En América Latina, con frecuencia se confunde el ejercicio de la autoridad con el abuso del poder. Y en buena parte es herencia de los liberales que, obsesionados por la idea del progreso, vincularon a este con un "orden" a sangre y fuego.
En nombre de un fin, el Estado emplea la represión y la persecución contra todo lo que estima inconveniente: motivos políticos, delincuencia o conflictos socioeconómicos.
Por lo anterior, las versiones sobre maltratos de algunos policías contra menores desamparados en las calles de nuestro país no deben tomarse a la ligera, tienen que ser investigadas por la Defensoría de los Habitantes y otras entidades.

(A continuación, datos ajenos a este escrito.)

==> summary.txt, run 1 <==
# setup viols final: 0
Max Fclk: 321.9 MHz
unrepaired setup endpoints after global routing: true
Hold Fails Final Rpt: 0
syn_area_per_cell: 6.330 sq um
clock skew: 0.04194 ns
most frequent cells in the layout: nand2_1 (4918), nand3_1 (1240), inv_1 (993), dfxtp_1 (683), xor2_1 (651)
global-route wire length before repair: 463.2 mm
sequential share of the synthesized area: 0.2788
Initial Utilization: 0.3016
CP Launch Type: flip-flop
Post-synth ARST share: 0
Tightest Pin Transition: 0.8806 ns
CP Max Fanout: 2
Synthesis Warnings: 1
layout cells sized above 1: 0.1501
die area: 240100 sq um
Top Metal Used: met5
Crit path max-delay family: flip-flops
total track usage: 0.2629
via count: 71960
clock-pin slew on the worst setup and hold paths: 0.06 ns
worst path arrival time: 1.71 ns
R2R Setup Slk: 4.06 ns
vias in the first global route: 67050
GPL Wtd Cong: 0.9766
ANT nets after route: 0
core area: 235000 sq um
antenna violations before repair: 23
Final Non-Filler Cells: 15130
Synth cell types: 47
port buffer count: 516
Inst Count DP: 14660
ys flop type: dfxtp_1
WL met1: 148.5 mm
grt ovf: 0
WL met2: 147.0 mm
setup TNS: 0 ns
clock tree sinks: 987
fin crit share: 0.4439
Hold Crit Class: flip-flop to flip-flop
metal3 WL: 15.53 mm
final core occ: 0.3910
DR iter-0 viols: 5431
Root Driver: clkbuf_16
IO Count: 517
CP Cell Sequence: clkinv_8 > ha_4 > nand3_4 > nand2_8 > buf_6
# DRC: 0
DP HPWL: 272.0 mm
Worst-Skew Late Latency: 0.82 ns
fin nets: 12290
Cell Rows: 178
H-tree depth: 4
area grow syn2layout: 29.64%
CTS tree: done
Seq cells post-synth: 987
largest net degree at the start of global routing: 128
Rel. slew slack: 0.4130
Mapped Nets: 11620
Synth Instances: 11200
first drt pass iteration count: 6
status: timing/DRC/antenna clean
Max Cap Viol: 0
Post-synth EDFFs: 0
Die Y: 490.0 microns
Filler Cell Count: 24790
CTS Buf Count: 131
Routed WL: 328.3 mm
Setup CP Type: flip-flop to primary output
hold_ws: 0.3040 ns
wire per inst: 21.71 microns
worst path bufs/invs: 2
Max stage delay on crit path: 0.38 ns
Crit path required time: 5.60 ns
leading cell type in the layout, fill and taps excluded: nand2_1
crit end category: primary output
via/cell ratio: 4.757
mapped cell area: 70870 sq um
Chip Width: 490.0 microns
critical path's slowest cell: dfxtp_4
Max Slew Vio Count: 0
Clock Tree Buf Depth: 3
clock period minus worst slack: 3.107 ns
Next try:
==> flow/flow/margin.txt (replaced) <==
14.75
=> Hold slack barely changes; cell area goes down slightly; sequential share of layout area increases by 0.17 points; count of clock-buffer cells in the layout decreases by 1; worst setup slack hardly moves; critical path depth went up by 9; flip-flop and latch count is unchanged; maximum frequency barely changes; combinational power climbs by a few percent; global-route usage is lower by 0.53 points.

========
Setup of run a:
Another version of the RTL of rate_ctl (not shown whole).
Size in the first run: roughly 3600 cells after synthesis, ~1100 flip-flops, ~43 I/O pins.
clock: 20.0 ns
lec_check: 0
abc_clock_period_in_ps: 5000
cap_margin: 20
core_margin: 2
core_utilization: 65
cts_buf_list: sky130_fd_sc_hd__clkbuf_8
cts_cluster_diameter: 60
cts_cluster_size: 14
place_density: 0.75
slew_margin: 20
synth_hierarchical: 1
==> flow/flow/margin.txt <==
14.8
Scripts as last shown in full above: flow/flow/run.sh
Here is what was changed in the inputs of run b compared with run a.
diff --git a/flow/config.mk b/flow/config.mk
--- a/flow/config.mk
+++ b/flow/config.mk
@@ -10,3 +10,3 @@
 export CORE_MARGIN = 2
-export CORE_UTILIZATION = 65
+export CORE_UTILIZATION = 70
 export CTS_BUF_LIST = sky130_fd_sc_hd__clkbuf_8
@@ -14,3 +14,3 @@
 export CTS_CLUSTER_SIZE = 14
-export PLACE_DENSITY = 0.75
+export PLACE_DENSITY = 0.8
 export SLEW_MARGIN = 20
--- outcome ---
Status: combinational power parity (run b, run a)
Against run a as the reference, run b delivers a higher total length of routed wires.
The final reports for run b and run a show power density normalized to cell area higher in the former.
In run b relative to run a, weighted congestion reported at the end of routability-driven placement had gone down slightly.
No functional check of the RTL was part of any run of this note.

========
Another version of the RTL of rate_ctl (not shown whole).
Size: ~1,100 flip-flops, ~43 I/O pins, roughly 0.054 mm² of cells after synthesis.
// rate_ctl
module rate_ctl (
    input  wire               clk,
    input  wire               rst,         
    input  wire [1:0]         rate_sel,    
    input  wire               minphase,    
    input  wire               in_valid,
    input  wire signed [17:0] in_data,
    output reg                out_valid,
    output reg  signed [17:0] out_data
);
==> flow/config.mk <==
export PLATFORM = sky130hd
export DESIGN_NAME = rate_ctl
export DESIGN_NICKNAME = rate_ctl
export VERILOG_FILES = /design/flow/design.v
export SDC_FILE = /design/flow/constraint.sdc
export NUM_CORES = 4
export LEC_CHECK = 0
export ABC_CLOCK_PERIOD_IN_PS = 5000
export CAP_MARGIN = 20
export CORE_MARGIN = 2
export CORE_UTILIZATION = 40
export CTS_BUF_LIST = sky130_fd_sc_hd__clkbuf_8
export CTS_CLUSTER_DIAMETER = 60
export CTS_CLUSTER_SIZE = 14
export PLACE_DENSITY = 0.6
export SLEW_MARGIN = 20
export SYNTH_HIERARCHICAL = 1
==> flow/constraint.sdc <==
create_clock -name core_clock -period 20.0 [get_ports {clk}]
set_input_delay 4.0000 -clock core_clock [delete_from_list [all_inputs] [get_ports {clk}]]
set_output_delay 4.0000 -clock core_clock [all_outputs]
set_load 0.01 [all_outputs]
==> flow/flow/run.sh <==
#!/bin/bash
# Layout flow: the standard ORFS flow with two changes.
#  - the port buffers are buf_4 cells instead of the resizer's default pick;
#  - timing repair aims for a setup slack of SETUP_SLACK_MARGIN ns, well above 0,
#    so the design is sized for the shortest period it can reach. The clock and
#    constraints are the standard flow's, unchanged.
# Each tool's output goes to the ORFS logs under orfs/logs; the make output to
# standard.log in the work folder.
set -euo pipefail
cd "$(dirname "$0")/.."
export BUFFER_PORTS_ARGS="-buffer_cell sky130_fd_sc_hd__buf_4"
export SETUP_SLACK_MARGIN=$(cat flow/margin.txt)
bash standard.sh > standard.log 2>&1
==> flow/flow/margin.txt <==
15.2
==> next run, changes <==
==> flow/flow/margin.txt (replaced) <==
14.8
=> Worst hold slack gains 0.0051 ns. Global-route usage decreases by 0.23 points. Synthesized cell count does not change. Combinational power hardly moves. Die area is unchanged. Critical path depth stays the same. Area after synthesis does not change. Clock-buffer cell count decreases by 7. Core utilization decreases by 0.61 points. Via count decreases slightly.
Context: an optimization exercise on an open-source flow, tuned for small area, a short achievable clock period and few clock cycles. The choices shown serve that exercise and are no tape-out recipe.
In this exercise RTL edits were held to simulation tests only and were not proved equivalent to the original.

`flow/run.sh`:
```
#!/bin/bash
# synth_recipe.tcl (not shown) runs the flow's synth.tcl, then flattens the netlist and writes it again
# the make line also repeats each setting of config.mk as NAME=value (left out here)
make -C /OpenROAD-flow-scripts/flow DESIGN_CONFIG=/design/flow/config.mk WORK_HOME=/design/flow/orfs CLKGATE_MAP_FILE= SYNTH_SCRIPT=/design/flow/synth_recipe.tcl finish
```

De ninguna manera se pueden tolerar irrespetos a los derechos humanos por parte de funcionarios que han recibido del Estado y la sociedad la función de velar por la seguridad, el orden y el cumplimiento de las leyes, pero no un cheque en blanco para ejercer la violencia (muchos menos para matar).
Sin pretender reproducir una imagen idílica, que tanto daño nos hace, es verdad que Costa Rica ha hecho grandes avances en cuanto a la salvaguarda de los derechos y garantías de su gente, mas tampoco debemos cerrar los ojos a excesos que han salpicado a nuestros cuerpos policiales.
Empero, no confundamos la mesura con la debilidad. Hay ocasiones en que la violación de los intereses generales por parte de una persona o grupo de presión como ocurrió hace un mes con los bloqueos contra la revisión técnica de vehículos obliga al Estado a usar la fuerza contra los que han recurrido a ella sin razón legal ni moral.
Las advertencias del presidente Pacheco y del ministro Ramos de sancionar a quienes procedan arbitrariamente, nos alientan. En este terreno tiene que haber cero tolerancia.